In Unity I’m loading the calibration like this, into game objects that contain ZED Point Cloud Managers (using Newtonsoft JSON to parse the calibration file):

        JObject room = JObject.Parse(roomCalibration.text);
        JObject camera = (JObject)room[cameraSerial.ToString()];
        JObject world = (JObject)camera["world"];
        JArray rotation = (JArray)world["rotation"];
        JArray translation = (JArray)world["translation"];

        float[] r = rotation.Select(v => (float)v * 180.0f / Mathf.PI).ToArray();
        float[] t = translation.Select(v => (float)v).ToArray();

        transform.SetLocalPositionAndRotation(
            new Vector3(t[0], t[1], t[2]),
            Quaternion.Euler(r[0], r[1], r[2])
        );

But everything seems off in translation by about 1 meter in Y.

I’m not really sure why, the alignment seemed OK in Zed360.

I’m aligning a zed2i with a zed mini.

Is there any reason why the room calibration transformations might not be the same for point clouds vs. skeletons?
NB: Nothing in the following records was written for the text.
**config.mk**
```make
export PLATFORM = sky130hd
export DESIGN_NAME = wdw_watchdog
export DESIGN_NICKNAME = d
export VERILOG_FILES = /design/src/wdw_pkg.sv /design/src/wdw_watchdog.sv
export SDC_FILE = /design/constraint.sdc
export NUM_CORES = 1
export LEC_CHECK = 0
export BUFFER_PORTS_ARGS = -buffer_cell sky130_fd_sc_hd__buf_4
export CORE_MARGIN = 3
export CORE_UTILIZATION = 50
export CTS_CLUSTER_DIAMETER = 100
export CTS_CLUSTER_SIZE = 20
export DETAILED_ROUTE_END_ITERATION = 7
export PLACE_DENSITY = 0.8
export SYNTH_ARGS = -nofsm -noshare
export SYNTH_HDL_FRONTEND = slang
export SYNTH_SLANG_ARGS = --single-unit
```
**constraint.sdc**
```tcl
create_clock -name clk -period 3.5 [get_ports clk]
set_input_delay 0.175 -clock clk [delete_from_list [all_inputs] [get_ports clk]]
set_output_delay 0.175 -clock clk [all_outputs]
set_load 0.005 [all_outputs]
```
I haven’t been able to check if the calibrations line up for skeletons yet because I’m having a lot of problems understanding the Unity body tracking API. So I’m not sure if I’m doing something generally wrong vs it being a problem unique to the point clouds.
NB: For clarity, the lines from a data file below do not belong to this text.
**src/hw/port_pins_pkg.sv**
```systemverilog
// Constants shared by the two-port pin logic and its status bank
package port_pins_pkg;

    // ************************************************************
    // Register byte offsets on the APB bus
    // ************************************************************
    localparam logic [7:0] OFS_BIDIR_OUT = 8'h00;
    localparam logic [7:0] OFS_BIDIR_DIR = 8'h04;
    localparam logic [7:0] OFS_BIDIR_IN = 8'h08;
    localparam logic [7:0] OFS_PORT_CFG = 8'h0c;
    localparam logic [7:0] OFS_TIMER_CTL0 = 8'h10;
    localparam logic [7:0] OFS_TIMER_CTL1 = 8'h14;
    localparam logic [7:0] OFS_TIMER_CTL2 = 8'h18;
    localparam logic [7:0] OFS_FIXED_OUT = 8'h1c;
    localparam logic [7:0] OFS_FIXED_IN = 8'h20;
    localparam logic [7:0] OFS_MISC = 8'h24;
    localparam logic [7:0] OFS_INT_STATUS = 8'h28;
    localparam logic [7:0] OFS_INT_CLEAR = 8'h2c;
    localparam logic [7:0] OFS_INT_ENABLE = 8'h30;

    // ************************************************************
    // Field positions
    // ************************************************************
    localparam int CFG_COMP_ROUTE = 0;
    localparam int CFG_PUSH_PULL = 1;
    localparam int CTL_OUT_EN = 0;
    localparam int CTL1_SEL_LO = 4;
    localparam int CTL1_SEL_HI = 5;
    localparam int MISC_DEMOD_SEL = 0;
    localparam int MISC_DIGITAL = 1;
    localparam int FIN_STOP = 4;
    localparam int FIN_WAKE_OR = 5;
    localparam int FIN_WAKE_AND = 6;

    // Interrupt status bits
    localparam int INT_W = 5;
    localparam int EV_REQ_A = 0;
    localparam int EV_REQ_B = 1;
    localparam int EV_REQ_C = 2;
    localparam int EV_WAKE_OR = 3;
    localparam int EV_WAKE_AND = 4;

    // ************************************************************
    // Reset values
    // ************************************************************
    localparam logic [7:0] RST_BIDIR_OUT = 8'h00;
    localparam logic [7:0] RST_BIDIR_DIR = 8'h00;
    localparam logic [1:0] RST_PORT_CFG = 2'h0;
    localparam logic [7:0] RST_TIMER_CTL = 8'h00;
    localparam logic [3:0] RST_FIXED_OUT = 4'h0;
    localparam logic [1:0] RST_MISC = 2'h0;

    // Selection for the combined-timer line
    typedef enum logic [1:0] {
        SEL6_LATCH = 2'b00,
        SEL6_TIMER = 2'b01,
        SEL6_OR = 2'b10,
        SEL6_AND = 2'b11
    } sel6_t;

endpackage : port_pins_pkg

```
**src/hw/event_status_bank.sv**
```systemverilog
// Sticky event status, enable mask and level interrupt
`timescale 1ns/1ps
module event_status_bank #(
    parameter int W = 5
) (
    input wire logic clk_i,
    input wire logic rst_b_i,
    input wire logic [W-1:0] set_i,
    input wire logic clr_wr_i,
    input wire logic en_wr_i,
    input wire logic [W-1:0] wdata_i,
    output logic [W-1:0] status_o,
    output logic [W-1:0] enable_o,
    output logic irq_o
);

    typedef struct packed {
        logic [W-1:0] status;
        logic [W-1:0] enable;
        logic irq;
    } bank_t;

    bank_t state;
    bank_t next_state;

    // A set in the clearing cycle wins so no event is lost
    always_comb begin
        next_state = state;
        if (clr_wr_i) begin
            next_state.status = state.status & ~wdata_i;
        end
        next_state.status = next_state.status | set_i;
        if (en_wr_i) begin
            next_state.enable = wdata_i;
        end
        next_state.irq = |(next_state.status & next_state.enable);
    end

    always_ff @(posedge clk_i or negedge rst_b_i) begin
        if (!rst_b_i) begin
            state <= '0;
        end else begin
            state <= next_state;
        end
    end

    assign status_o = state.status;
    assign enable_o = state.enable;
    assign irq_o = state.irq;

endmodule : event_status_bank

```
**src/hw/port_pin_logic.sv**
```systemverilog
// Pin logic for the eight-line bidirectional port and the fixed port
//
// Operation
// - Each of eight bidirectional lines is set input or output alone.
// - All output lines share one drive style: push-pull or open-drain.
// - After reset every bidirectional line is an input.
// - The bidirectional port always serves plain input and output.
// - Eight-input OR and AND of the port inputs can wake the part.
// - Line zero may feed the timer edge detector in demodulation mode.
// - Fixed inputs one, two, three raise requests c, a, b.
// - Fixed lines 0-3 are inputs; 4-7 carry timer and comparator outputs.
// - Timer and AND/OR outputs reach pins only as timer controls select.
// - Both comparators are powered down in the stop state.
// - Config bit zero routes comparator outputs to lines four and seven.
`timescale 1ns/1ps
module port_pin_logic #(
    parameter int BIDIR_W = 8
) (
    input wire logic clk_i,
    input wire logic rst_b_i,
    // APB slave
    input wire logic psel_i,
    input wire logic penable_i,
    input wire logic pwrite_i,
    input wire logic [7:0] paddr_i,
    input wire logic [31:0] pwdata_i,
    output logic [31:0] prdata_o,
    output logic pready_o,
    output logic pslverr_o,
    // Bidirectional port pins
    input wire logic [BIDIR_W-1:0] bidir_port_lines_i,
    output logic [BIDIR_W-1:0] bidir_port_lines_o,
    output logic [BIDIR_W-1:0] bidir_port_lines_oe_b_o,
    // Fixed port pins
    input wire logic analog_ref_in0_i,
    input wire logic fixed_in1_i,
    input wire logic fixed_in2_i,
    input wire logic fixed_in3_i,
    output logic fixed_out4_o,
    output logic fixed_out5_o,
    output logic fixed_out6_o,
    output logic fixed_out7_o,
    // Core-side signals
    input wire logic byte_timer_out_i,
    input wire logic word_timer_out_i,
    input wire logic combined_timer_out_i,
    input wire logic comparator_a_out_i,
    input wire logic comparator_b_out_i,
    input wire logic stop_i,
    output logic edge_detect_in_o,
    output logic comparator_power_down_o,
    output logic ext_int_req_a_o,
    output logic ext_int_req_b_o,
    output logic ext_int_req_c_o,
    output logic wake_or_o,
    output logic wake_and_o,
    output logic stop_recovery_digital_o,
    output logic irq_o
);

    // ************************************************************
    // Elaboration check
    // ************************************************************
    // The wake gates and the byte-wide registers assume eight lines
    generate
        if (BIDIR_W != 8) begin : g_bad_width
            $error("port_pin_logic serves exactly eight lines");
        end
    endgenerate

    // ************************************************************
    // State
    // ************************************************************
    typedef struct packed {
        logic [7:0] out_latch;
        logic [7:0] dir;
        logic [1:0] port_cfg;
        logic [7:0] timer_ctl0;
        logic [7:0] timer_ctl1;
        logic [7:0] timer_ctl2;
        logic [3:0] fixed_latch;
        logic [1:0] misc;
        logic [31:0] prdata;
        logic pready;
        logic pslverr;
        logic [7:0] bidir_o;
        logic [7:0] bidir_oe_b;
        logic [3:0] fixed_out;
        logic [2:0] fixed_prev;
        logic [2:0] int_req;
        logic edge_in;
        logic comp_pd;
        logic wake_or;
        logic wake_and;
    } port_state_t;

    port_state_t state;
    port_state_t next_state;

    logic [port_pins_pkg::INT_W-1:0] ev_set;
    logic [port_pins_pkg::INT_W-1:0] int_status;
    logic [port_pins_pkg::INT_W-1:0] int_enable;
    logic clr_wr;
    logic en_wr;
    logic bank_irq;

    // ************************************************************
    // Helpers
    // ************************************************************
    // Mixed read view: pin level for inputs, latch for outputs
    function automatic logic [7:0] port_view(input logic [7:0] pins,
                                             input logic [7:0] latch,
                                             input logic [7:0] dir);
        port_view = (pins & ~dir) | (latch & dir);
    endfunction : port_view

    function automatic logic [31:0] zext8(input logic [7:0] v);
        zext8 = {24'h000000, v};
    endfunction : zext8

    // Access phase write strobe, usable for any offset
    function automatic logic wr_hit(input logic sel, input logic en,
                                    input logic wr, input logic rdy,
                                    input logic [7:0] addr,
                                    input logic [7:0] ofs);
        wr_hit = sel & en & wr & rdy & (addr == ofs);
    endfunction : wr_hit

    // ************************************************************
    // Next-state logic
    // ************************************************************
    always_comb begin
        logic [7:0] rd;
        logic mapped;
        logic or_term;
        logic and_term;
        logic [2:0] fixed_now;
        logic [1:0] sel6;
        logic [7:0] view;
        rd = 8'h00;
        mapped = 1'b1;
        or_term = 1'b0;
        and_term = 1'b1;
        sel6 = 2'b00;
        view = port_view(bidir_port_lines_i, state.out_latch, state.dir);
        fixed_now = {fixed_in3_i, fixed_in2_i, fixed_in1_i};
        next_state = state;

        // Output lines force the gate's neutral value so only inputs count
        or_term = |(bidir_port_lines_i & ~state.dir);
        and_term = &(bidir_port_lines_i | state.dir);
        next_state.wake_or = or_term;
        next_state.wake_and = and_term;

        // Read data is prepared in setup so the access phase has no wait
        unique case (paddr_i)
            port_pins_pkg::OFS_BIDIR_OUT: rd = state.out_latch;
            port_pins_pkg::OFS_BIDIR_DIR: rd = state.dir;
            port_pins_pkg::OFS_BIDIR_IN: rd = view;
            port_pins_pkg::OFS_PORT_CFG: rd = {6'h00, state.port_cfg};
            port_pins_pkg::OFS_TIMER_CTL0: rd = state.timer_ctl0;
            port_pins_pkg::OFS_TIMER_CTL1: rd = state.timer_ctl1;
            port_pins_pkg::OFS_TIMER_CTL2: rd = state.timer_ctl2;
            port_pins_pkg::OFS_FIXED_OUT: rd = {state.fixed_latch, 4'h0};
            port_pins_pkg::OFS_FIXED_IN:
                rd = {1'b0, state.wake_and, state.wake_or, stop_i,
                      fixed_now, analog_ref_in0_i};
            port_pins_pkg::OFS_MISC: rd = {6'h00, state.misc};
            port_pins_pkg::OFS_INT_STATUS: rd = {3'h0, int_status};
            port_pins_pkg::OFS_INT_CLEAR: rd = 8'h00;
            port_pins_pkg::OFS_INT_ENABLE: rd = {3'h0, int_enable};
            default: mapped = 1'b0;
        endcase

        // APB: setup cycle loads answer, access cycle completes it
        next_state.pready = psel_i & ~penable_i;
        next_state.pslverr = psel_i & ~penable_i & ~mapped;
        if (psel_i && !penable_i) begin
            next_state.prdata = (mapped && !pwrite_i) ? zext8(rd) : 32'h0;
        end

        // Register writes take effect on the completing edge only
        if (wr_hit(psel_i, penable_i, pwrite_i, state.pready, paddr_i,
                   port_pins_pkg::OFS_BIDIR_OUT)) begin
            next_state.out_latch = pwdata_i[7:0];
        end
        if (wr_hit(psel_i, penable_i, pwrite_i, state.pready, paddr_i,
                   port_pins_pkg::OFS_BIDIR_DIR)) begin
            next_state.dir = pwdata_i[7:0];
        end
        if (wr_hit(psel_i, penable_i, pwrite_i, state.pready, paddr_i,
                   port_pins_pkg::OFS_PORT_CFG)) begin
            next_state.port_cfg = pwdata_i[1:0];
        end
        if (wr_hit(psel_i, penable_i, pwrite_i, state.pready, paddr_i,
                   port_pins_pkg::OFS_TIMER_CTL0)) begin
            next_state.timer_ctl0 = pwdata_i[7:0];
        end
        if (wr_hit(psel_i, penable_i, pwrite_i, state.pready, paddr_i,
                   port_pins_pkg::OFS_TIMER_CTL1)) begin
            next_state.timer_ctl1 = pwdata_i[7:0];
        end
        if (wr_hit(psel_i, penable_i, pwrite_i, state.pready, paddr_i,
                   port_pins_pkg::OFS_TIMER_CTL2)) begin
            next_state.timer_ctl2 = pwdata_i[7:0];
        end
        if (wr_hit(psel_i, penable_i, pwrite_i, state.pready, paddr_i,
                   port_pins_pkg::OFS_FIXED_OUT)) begin
            next_state.fixed_latch = pwdata_i[7:4];
        end
        if (wr_hit(psel_i, penable_i, pwrite_i, state.pready, paddr_i,
                   port_pins_pkg::OFS_MISC)) begin
            next_state.misc = pwdata_i[1:0];
        end

        // Bidirectional drivers; never taken over by another function
        if (state.port_cfg[port_pins_pkg::CFG_PUSH_PULL]) begin
            next_state.bidir_o = state.out_latch;
            next_state.bidir_oe_b = ~state.dir;
        end else begin
            // Open-drain only pulls low; a high latch releases the line
            next_state.bidir_o = 8'h00;
            next_state.bidir_oe_b = ~(state.dir & ~state.out_latch);
        end

        // Demodulation input source for the edge detector
        next_state.edge_in = state.misc[port_pins_pkg::MISC_DEMOD_SEL]
            ? view[0]
            : fixed_in1_i;

        // Requests fire on a falling edge of the fixed inputs
        next_state.fixed_prev = fixed_now;
        next_state.int_req[0] = state.fixed_prev[1] & ~fixed_in2_i;
        next_state.int_req[1] = state.fixed_prev[2] & ~fixed_in3_i;
        next_state.int_req[2] = state.fixed_prev[0] & ~fixed_in1_i;

        // Comparators are held off for the stop state, registered one cycle late
        next_state.comp_pd = stop_i;

        // Line four: comparator a beats byte timer beats latch
        if (state.port_cfg[port_pins_pkg::CFG_COMP_ROUTE]) begin
            next_state.fixed_out[0] = comparator_a_out_i;
        end else if (state.timer_ctl0[port_pins_pkg::CTL_OUT_EN]) begin
            next_state.fixed_out[0] = byte_timer_out_i;
        end else begin
            next_state.fixed_out[0] = state.fixed_latch[0];
        end

        // Line five: word timer
        next_state.fixed_out[1] =
            state.timer_ctl2[port_pins_pkg::CTL_OUT_EN]
            ? word_timer_out_i : state.fixed_latch[1];

        // Line six: combined timer or the wake gates, by a two-bit field
        sel6 = state.timer_ctl1[port_pins_pkg::CTL1_SEL_HI:
                                port_pins_pkg::CTL1_SEL_LO];
        unique case (port_pins_pkg::sel6_t'(sel6))
            port_pins_pkg::SEL6_LATCH:
                next_state.fixed_out[2] = state.fixed_latch[2];
            port_pins_pkg::SEL6_TIMER:
                next_state.fixed_out[2] = combined_timer_out_i;
            port_pins_pkg::SEL6_OR:
                next_state.fixed_out[2] = state.wake_or;
            port_pins_pkg::SEL6_AND:
                next_state.fixed_out[2] = state.wake_and;
        endcase

        // Line seven: comparator b when routed, else latch
        next_state.fixed_out[3] =
            state.port_cfg[port_pins_pkg::CFG_COMP_ROUTE]
            ? comparator_b_out_i : state.fixed_latch[3];
    end

    // ************************************************************
    // State register
    // ************************************************************
    always_ff @(posedge clk_i or negedge rst_b_i) begin
        if (!rst_b_i) begin
            state <= '0;
            state.out_latch <= port_pins_pkg::RST_BIDIR_OUT;
            state.dir <= port_pins_pkg::RST_BIDIR_DIR;
            state.port_cfg <= port_pins_pkg::RST_PORT_CFG;
            state.timer_ctl0 <= port_pins_pkg::RST_TIMER_CTL;
            state.timer_ctl1 <= port_pins_pkg::RST_TIMER_CTL;
            state.timer_ctl2 <= port_pins_pkg::RST_TIMER_CTL;
            state.fixed_latch <= port_pins_pkg::RST_FIXED_OUT;
            state.misc <= port_pins_pkg::RST_MISC;
            state.bidir_oe_b <= 8'hff;
            state.fixed_prev <= 3'h7; // Idle high: a line low as reset ends raises its request
            state.wake_and <= 1'b1;
        end else begin
            state <= next_state;
        end
    end

    // ************************************************************
    // Interrupt status bank
    // ************************************************************
    assign ev_set = {state.wake_and & ~next_state.wake_and,
                     ~state.wake_or & next_state.wake_or,
                     state.int_req};
    assign clr_wr = wr_hit(psel_i, penable_i, pwrite_i, state.pready,
                           paddr_i, port_pins_pkg::OFS_INT_CLEAR);
    assign en_wr = wr_hit(psel_i, penable_i, pwrite_i, state.pready,
                          paddr_i, port_pins_pkg::OFS_INT_ENABLE);

    event_status_bank #(
        .W(port_pins_pkg::INT_W)
    ) u_events (
        .clk_i(clk_i),
        .rst_b_i(rst_b_i),
        .set_i(ev_set),
        .clr_wr_i(clr_wr),
        .en_wr_i(en_wr),
        .wdata_i(pwdata_i[port_pins_pkg::INT_W-1:0]),
        .status_o(int_status),
        .enable_o(int_enable),
        .irq_o(bank_irq)
    );

    // ************************************************************
    // Outputs, all from flip-flops
    // ************************************************************
    assign prdata_o = state.prdata;
    assign pready_o = state.pready;
    assign pslverr_o = state.pslverr;
    assign bidir_port_lines_o = state.bidir_o;
    assign bidir_port_lines_oe_b_o = state.bidir_oe_b;
    assign fixed_out4_o = state.fixed_out[0];
    assign fixed_out5_o = state.fixed_out[1];
    assign fixed_out6_o = state.fixed_out[2];
    assign fixed_out7_o = state.fixed_out[3];
    assign edge_detect_in_o = state.edge_in;
    assign comparator_power_down_o = state.comp_pd;
    assign ext_int_req_a_o = state.int_req[0];
    assign ext_int_req_b_o = state.int_req[1];
    assign ext_int_req_c_o = state.int_req[2];
    assign wake_or_o = state.wake_or;
    assign wake_and_o = state.wake_and;
    // Stop recovery may use fixed inputs only once software set digital
    assign stop_recovery_digital_o =
        state.misc[port_pins_pkg::MISC_DIGITAL];
    assign irq_o = bank_irq;

endmodule : port_pin_logic

```
**config.mk**
```make
export PLATFORM = sky130hd
export DESIGN_NAME = port_pin_logic
export DESIGN_NICKNAME = d
export VERILOG_FILES = /design/src/hw/port_pins_pkg.sv /design/src/hw/event_status_bank.sv /design/src/hw/port_pin_logic.sv
export SDC_FILE = /design/constraint.sdc
export NUM_CORES = 1
export LEC_CHECK = 0
export BUFFER_PORTS_ARGS = -buffer_cell sky130_fd_sc_hd__buf_4
export CAP_MARGIN = 15
export CELL_PAD_IN_SITES_DETAIL_PLACEMENT = 0
export CELL_PAD_IN_SITES_GLOBAL_PLACEMENT = 1
export CORE_ASPECT_RATIO = 0.6
export CORE_MARGIN = 2
export CORE_UTILIZATION = 42
export DETAILED_ROUTE_END_ITERATION = 8
export GPL_TIMING_DRIVEN = 0
export PLACE_DENSITY_LB_ADDON = 0.1
export SLEW_MARGIN = 20
export SYNTH_ARGS = -nofsm -noshare
export SYNTH_HDL_FRONTEND = slang
export SYNTH_SLANG_ARGS = --single-unit
```
**constraint.sdc**
```tcl
create_clock -name clk_i -period 2.7 [get_ports clk_i]
set_clock_uncertainty 0.2 [all_clocks]
set_input_delay 0.405 -clock clk_i [delete_from_list [all_inputs] [get_ports clk_i]]
set_output_delay 0.405 -clock clk_i [all_outputs]
set_load 0.1 [all_outputs]
```
==> flow_summary.toml, run 1 <==
[layout]
layout.cells.non_filler = 699
regArea_um2 = 2490
drive_gt1_share_pct = 42.9
area_growth_pct = 25.2
antenna_cells = 0
nFillCells = 1033
layout.nets = 597
multi_input_area_um2 = 2010

[sta]
slew_headroom_pct = 35.3
max_freq_mhz = 381
hold_slack_ns = -0.0467
slew_violations = 0
finalCritPeriodShare_pct = 97.2
hold_viol_final = 46
setup_viol = 0
grt_setup_unrepaired = "no"
worstMarginPinSlew_ns = 0.946
period_needed_ns = 2.62

[floorplan]
start_util_pct = 43.3
std_cell_rows = 30
core_area_um2 = 11300
io_pins = 126
die_w_um = 143
dieArea_um2 = 12600
die_h_um = 87.7

[setup_path]
crit_path_start = "state[96]$_DFFE_PN0P_"
crit_path_cell_trace = "nor2b_1 -> or4_1 -> a2111oi_0 -> o21a_1 -> o211ai_1"
reg2regPathDepth = 5
critPathKind = "flop to flop"
path_max_fanout = 6
timing.rr.end = "u_events.irq_o$_DFF_PN0_"
reg2reg_slack_ns = 0.08
r2r_start = "state[96]$_DFFE_PN0P_"
cpMaxStageDelayCell = "a2111oi_0"
cp.arrival_ns = 2.63
cp_slowest_stage_delay_ns = 0.86
crit_path_end = "u_events.irq_o$_DFF_PN0_"
cp-end-kind = "flop"
required_ns = 2.71
critPathLaunchType = "flop"

[clock_tree]
clock_path_buffers = 2
clkLatencyLatePin_ns = 0.35
htreeDepth = 3
cts_root_buf = "clkbuf_16"
cts_tree = "built"
path_clk_slew_ns = 0.07
cts.sinks = 99
cts_setup_buffers = 0
cts_buffers = 9

[yosys]
synth.largest_area_cell = "dfrtp_1"
ys.flop_type = "dfrtp_1"
synth-seq-area-share_pct = 50.8
synth_area_per_cell_um2 = 11.7
ys_ff_latch = 99
synth_edf_count = 0
ys_async_sr_fraction_pct = 100
synth_cell_types = 59
synthTopCellsByArea = "dfrtp_1 (44%), mux2_2 (12%), buf_4 (7.3%)"
synth_top_area_share_pct = 44.4
synth_cells = 419
syn-cell-area_um2 = 4900
yosysWarnings = 0

[placed_design]
place_congestion = 0.890
portBuffers = 77
dp_hpwl_um = 10300
dp.cells = 679

[route]
vias_per_cell = 5.19
dr_total_vias = 3625
wire_per_inst_um = 20.1
drtPass1Iterations = 4
drtAntennaViolNets = 0
drc = 0
drt-total-wl_um = 14000
drt_iter0_markers = 320

[flow_run]
max-cap-violations = 0

[status]
status = "finished, violations left"
violations = "hold timing"

[global_routing]
grt_pass1_vias = 3502
grt_use_total_pct = 23.2
grt_start_max_net_pins = 100
antenna_found_initial = 0
grt_pass1_wl_um = 21200
grt_overflow = 0

[min_path]
hold_path.class = "input port to async pin"

[power_and_ir_drop]
pwr_density_cell_nw_per_um2 = 543
ir_drop_mv = 0.317
p_leak_nw = 2.96
finalPower_mw = 3.33
[repair_timing]
| item | 4_1_cts | 5_1_grt |
|---|---|---|
| endpoints found under the setup margin | 0 | 8 |
| hold buffers | 4 | 0 |
| gates resized for setup | 0 | 1 |
| hold endpoints to repair | 4 | 0 |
I’ve disabled position tracking and initial position estimation on the cameras to keep it from interfering with the room calibration transformations but I’m also not sure if that’s the right thing to be doing.

In any case I’m having a lot of problems using the Zed360 room calibrations to line up point clouds between these two cameras, and I’m kind of out of ideas. Any advice would be helpful.

Thanks :slight_smile:

Hi,

The camera calibration is not related to skeletons or point cloud, it’s just positions and angles. Theoretically, you can measure the distance between the cameras yourself and verify (or even build) the calibration file.

Then again, merging skeletons is quite easy compared to point cloud. Merging point clouds is very, very difficult.